[Provided data — start]

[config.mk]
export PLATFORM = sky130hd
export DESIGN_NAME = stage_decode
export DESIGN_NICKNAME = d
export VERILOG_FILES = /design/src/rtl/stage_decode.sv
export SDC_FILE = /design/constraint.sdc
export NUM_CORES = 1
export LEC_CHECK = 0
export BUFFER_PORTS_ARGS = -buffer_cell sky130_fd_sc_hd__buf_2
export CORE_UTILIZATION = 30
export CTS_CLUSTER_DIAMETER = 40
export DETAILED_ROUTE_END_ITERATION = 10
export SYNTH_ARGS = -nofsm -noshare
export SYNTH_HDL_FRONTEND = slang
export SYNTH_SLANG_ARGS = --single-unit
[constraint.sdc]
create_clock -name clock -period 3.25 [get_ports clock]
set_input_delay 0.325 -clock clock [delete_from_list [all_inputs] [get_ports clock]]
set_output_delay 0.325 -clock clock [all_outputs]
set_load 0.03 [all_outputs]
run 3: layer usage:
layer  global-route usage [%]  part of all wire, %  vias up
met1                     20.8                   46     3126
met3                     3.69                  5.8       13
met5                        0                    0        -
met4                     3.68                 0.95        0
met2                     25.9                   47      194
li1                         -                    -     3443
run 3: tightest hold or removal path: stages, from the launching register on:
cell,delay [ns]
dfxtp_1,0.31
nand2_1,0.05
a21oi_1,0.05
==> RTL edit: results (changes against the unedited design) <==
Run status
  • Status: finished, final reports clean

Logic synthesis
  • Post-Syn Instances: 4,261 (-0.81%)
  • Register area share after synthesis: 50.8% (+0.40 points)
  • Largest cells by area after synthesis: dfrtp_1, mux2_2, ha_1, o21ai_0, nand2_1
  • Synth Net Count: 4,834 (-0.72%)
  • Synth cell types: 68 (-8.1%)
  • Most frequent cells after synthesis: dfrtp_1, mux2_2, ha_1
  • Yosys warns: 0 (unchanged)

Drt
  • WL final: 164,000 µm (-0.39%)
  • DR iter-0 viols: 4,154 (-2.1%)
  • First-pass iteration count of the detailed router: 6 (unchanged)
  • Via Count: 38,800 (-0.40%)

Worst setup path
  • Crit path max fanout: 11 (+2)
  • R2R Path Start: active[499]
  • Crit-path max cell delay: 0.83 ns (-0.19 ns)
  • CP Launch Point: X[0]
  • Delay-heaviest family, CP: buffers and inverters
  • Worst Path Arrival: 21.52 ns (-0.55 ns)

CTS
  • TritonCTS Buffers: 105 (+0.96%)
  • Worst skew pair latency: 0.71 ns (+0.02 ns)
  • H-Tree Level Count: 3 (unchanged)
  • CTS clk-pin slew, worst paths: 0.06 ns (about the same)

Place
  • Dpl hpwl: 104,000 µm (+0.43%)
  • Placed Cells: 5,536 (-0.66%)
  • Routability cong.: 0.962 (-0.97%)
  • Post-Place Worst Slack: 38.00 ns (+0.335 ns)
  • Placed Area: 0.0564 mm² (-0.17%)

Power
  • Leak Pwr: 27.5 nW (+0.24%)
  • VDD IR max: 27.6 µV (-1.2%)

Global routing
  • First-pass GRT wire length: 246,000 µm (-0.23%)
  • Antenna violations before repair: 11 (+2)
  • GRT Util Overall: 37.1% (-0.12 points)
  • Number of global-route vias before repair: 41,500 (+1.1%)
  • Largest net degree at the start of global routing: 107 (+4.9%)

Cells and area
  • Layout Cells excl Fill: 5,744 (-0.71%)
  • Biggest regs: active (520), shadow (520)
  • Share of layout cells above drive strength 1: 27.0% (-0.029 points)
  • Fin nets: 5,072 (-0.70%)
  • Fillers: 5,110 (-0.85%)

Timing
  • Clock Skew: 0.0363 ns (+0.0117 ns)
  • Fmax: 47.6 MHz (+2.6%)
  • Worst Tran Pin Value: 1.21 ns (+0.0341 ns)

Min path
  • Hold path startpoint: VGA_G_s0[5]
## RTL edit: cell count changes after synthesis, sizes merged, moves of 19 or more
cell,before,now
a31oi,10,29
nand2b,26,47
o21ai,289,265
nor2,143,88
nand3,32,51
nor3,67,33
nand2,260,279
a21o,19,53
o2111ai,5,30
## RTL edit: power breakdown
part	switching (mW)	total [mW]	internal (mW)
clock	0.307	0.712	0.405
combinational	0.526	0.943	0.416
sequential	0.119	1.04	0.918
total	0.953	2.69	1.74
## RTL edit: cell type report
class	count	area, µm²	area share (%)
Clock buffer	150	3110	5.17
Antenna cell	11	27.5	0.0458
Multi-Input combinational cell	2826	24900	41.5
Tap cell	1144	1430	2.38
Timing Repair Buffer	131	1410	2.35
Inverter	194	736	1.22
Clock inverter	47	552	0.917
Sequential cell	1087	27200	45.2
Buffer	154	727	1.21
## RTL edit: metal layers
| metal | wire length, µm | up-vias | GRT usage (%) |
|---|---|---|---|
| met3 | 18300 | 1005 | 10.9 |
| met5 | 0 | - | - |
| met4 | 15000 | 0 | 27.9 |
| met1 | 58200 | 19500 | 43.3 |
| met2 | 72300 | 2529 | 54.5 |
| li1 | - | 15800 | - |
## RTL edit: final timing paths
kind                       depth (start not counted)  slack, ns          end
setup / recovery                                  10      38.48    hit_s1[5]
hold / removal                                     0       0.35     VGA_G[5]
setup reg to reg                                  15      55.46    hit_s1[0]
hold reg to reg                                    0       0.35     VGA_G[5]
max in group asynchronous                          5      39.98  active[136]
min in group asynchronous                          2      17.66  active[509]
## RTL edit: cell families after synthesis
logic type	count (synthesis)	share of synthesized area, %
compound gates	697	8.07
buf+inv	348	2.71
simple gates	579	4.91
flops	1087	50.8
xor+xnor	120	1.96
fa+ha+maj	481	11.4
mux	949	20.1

[Provided data — finish]

_Activity:_ Taking the entries above, restate exactly those lines that fall between the line with "Count: 3 (unchanged)" and the line with "repair: 41,500 (+1.1%)", keeping both of those lines too.

_Output of the exercise:_
  • H-Tree Level Count: 3 (unchanged)
  • CTS clk-pin slew, worst paths: 0.06 ns (about the same)

Place
  • Dpl hpwl: 104,000 µm (+0.43%)
  • Placed Cells: 5,536 (-0.66%)
  • Routability cong.: 0.962 (-0.97%)
  • Post-Place Worst Slack: 38.00 ns (+0.335 ns)
  • Placed Area: 0.0564 mm² (-0.17%)

Power
  • Leak Pwr: 27.5 nW (+0.24%)
  • VDD IR max: 27.6 µV (-1.2%)

Global routing
  • First-pass GRT wire length: 246,000 µm (-0.23%)
  • Antenna violations before repair: 11 (+2)
  • GRT Util Overall: 37.1% (-0.12 points)
  • Number of global-route vias before repair: 41,500 (+1.1%)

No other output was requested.